„Rozumiemy, że wojsko musi przeprowadzać ćwiczenia i szkolenia w celu utrzymania gotowości bojowej. To zwykła praktyka. Ale czy dziś należy poważnie mówić o jakimkolwiek niebezpieczeństwie napaści na państwa NATO w tym regionie?” – pisze MSZ Rosji.
„Podobne scenariusze nie tylko są absurdalne, lecz także wysyłają fałszywy sygnał opinii publicznej, prowadzą do poszukiwania przeciwnika zgodnie z tradycją zimnej wojny” – pisze w oświadczeniu rosyjskie MSZ. Zaznacza, że to stanowi jawny dysonans z celem postawionym na szczycie Rady Rosja-NATO w Lizbonie w r. 2010, którym było tworzenie wspólnej przestrzenni pokoju, bezpieczeństwa i stabilności.

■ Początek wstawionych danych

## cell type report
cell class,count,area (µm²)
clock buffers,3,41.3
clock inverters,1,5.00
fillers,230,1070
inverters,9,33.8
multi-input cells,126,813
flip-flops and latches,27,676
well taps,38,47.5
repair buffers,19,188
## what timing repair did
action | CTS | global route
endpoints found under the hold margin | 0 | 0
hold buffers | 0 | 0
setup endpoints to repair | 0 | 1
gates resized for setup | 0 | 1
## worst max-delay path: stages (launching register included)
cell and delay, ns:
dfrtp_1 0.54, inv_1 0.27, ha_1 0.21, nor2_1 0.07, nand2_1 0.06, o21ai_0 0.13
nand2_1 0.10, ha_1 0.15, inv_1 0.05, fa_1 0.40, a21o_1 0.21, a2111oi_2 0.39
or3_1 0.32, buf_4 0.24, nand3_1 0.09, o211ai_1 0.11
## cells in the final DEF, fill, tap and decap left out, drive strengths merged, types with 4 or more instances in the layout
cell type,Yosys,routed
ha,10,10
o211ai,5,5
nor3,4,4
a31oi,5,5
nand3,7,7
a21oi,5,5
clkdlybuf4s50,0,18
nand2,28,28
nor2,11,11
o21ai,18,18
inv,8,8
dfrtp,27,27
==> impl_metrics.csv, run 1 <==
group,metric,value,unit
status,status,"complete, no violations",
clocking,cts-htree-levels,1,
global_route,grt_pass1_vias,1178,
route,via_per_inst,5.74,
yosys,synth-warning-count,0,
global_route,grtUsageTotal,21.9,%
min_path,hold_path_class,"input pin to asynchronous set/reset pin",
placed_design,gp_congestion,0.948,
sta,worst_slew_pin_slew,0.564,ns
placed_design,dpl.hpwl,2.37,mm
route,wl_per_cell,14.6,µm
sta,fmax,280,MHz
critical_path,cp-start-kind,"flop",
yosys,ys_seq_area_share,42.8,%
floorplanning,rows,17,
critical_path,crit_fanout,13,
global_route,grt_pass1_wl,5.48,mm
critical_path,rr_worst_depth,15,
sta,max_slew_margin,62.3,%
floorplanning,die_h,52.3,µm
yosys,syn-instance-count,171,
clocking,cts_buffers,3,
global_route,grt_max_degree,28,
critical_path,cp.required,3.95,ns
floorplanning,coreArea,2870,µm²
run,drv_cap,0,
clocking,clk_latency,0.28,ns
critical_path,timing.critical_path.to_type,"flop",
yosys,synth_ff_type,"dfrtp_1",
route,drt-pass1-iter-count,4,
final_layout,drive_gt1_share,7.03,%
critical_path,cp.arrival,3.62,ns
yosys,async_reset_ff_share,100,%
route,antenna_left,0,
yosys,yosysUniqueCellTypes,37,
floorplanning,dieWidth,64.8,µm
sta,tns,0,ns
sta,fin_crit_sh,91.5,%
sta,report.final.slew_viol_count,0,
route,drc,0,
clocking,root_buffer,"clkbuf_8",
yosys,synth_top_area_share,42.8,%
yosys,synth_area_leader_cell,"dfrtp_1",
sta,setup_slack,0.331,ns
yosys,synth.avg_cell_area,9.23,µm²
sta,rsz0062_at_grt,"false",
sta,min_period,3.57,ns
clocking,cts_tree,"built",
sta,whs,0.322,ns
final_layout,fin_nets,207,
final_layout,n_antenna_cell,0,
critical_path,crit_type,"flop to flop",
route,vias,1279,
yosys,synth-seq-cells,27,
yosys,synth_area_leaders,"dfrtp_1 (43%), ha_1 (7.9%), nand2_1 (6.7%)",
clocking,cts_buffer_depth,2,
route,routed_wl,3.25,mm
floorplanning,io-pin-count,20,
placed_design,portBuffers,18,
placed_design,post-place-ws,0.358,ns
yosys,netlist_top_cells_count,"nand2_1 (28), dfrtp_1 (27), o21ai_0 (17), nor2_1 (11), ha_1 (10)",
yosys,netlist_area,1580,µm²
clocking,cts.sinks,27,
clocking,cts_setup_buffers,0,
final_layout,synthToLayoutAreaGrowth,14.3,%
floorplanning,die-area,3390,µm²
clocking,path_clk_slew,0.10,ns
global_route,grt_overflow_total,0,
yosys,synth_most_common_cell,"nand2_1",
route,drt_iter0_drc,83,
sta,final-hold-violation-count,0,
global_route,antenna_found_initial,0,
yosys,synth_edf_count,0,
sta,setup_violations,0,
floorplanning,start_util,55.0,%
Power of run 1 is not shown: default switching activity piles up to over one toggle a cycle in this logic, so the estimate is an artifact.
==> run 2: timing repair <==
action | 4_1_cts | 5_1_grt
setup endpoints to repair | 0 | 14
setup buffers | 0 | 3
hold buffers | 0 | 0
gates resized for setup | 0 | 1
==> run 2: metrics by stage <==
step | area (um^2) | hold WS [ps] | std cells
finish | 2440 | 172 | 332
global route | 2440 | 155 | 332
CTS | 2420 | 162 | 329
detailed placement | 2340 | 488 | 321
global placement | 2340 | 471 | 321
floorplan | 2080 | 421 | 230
## config.mk

```make
export PLATFORM = sky130hd
export DESIGN_NAME = cpu_out_uart_tx_flat
export DESIGN_NICKNAME = d
export VERILOG_FILES = /design/src/rtl/cpu_out_uart_tx_if.sv /design/src/rtl/cpu_out_uart_tx.sv /design/src/flat_wrapper.sv
export SDC_FILE = /design/constraint.sdc
export NUM_CORES = 1
export LEC_CHECK = 0
export BUFFER_PORTS_ARGS = -buffer_cell sky130_fd_sc_hd__clkbuf_2
export CORE_MARGIN = 2
export CORE_UTILIZATION = 60
export DETAILED_ROUTE_END_ITERATION = 8
export PLACE_DENSITY_LB_ADDON = 0.15
export REMOVE_ABC_BUFFERS = 1
export SYNTH_ARGS = -nofsm -noshare
export SYNTH_HDL_FRONTEND = slang
export SYNTH_SLANG_ARGS = --single-unit
```

## constraint.sdc

```tcl
create_clock -name clk -period 8.23 [get_ports clk]
set_input_delay 0.823 -clock clk [delete_from_list [all_inputs] [get_ports clk]]
set_output_delay 0.823 -clock clk [all_outputs]
set_load 0.1 [all_outputs]
```
File: src/rtl/router_dest_reader_if.sv
// FIFO-read and destination-stream signal bundle for one router output port.
// master = drain engine side, slave = FIFO/destination side.
interface router_dest_reader_if;
    logic       vld_out;
    logic [7:0] data_out;
    logic       read_enb;
    logic       sink_ready;
    logic [7:0] out_data;
    logic       out_valid;
    logic       out_sop;
    logic       out_eop;

    modport master (
        input  vld_out, data_out, sink_ready,
        output read_enb, out_data, out_valid, out_sop, out_eop
    );

    modport slave (
        output vld_out, data_out, sink_ready,
        input  read_enb, out_data, out_valid, out_sop, out_eop
    );
endinterface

„Próby zaciągnięcia NATO za wszelką cenę w przeszłość nie służą rozwiązywaniu wspólnych zadań w reagowaniu na realne, a nie wymyślone zagrożenia i wyzwania dla bezpieczeństwa naszych państw” – konkluduje rosyjskie MSZ.
Ćwiczenia NATO-wskie Steadfast Jazz trwały od 2 do 9 listopada. Uczestniczyło w nich 6000 żołnierzy ze wszystkich 28 państw NATO i trzech krajów partnerskich.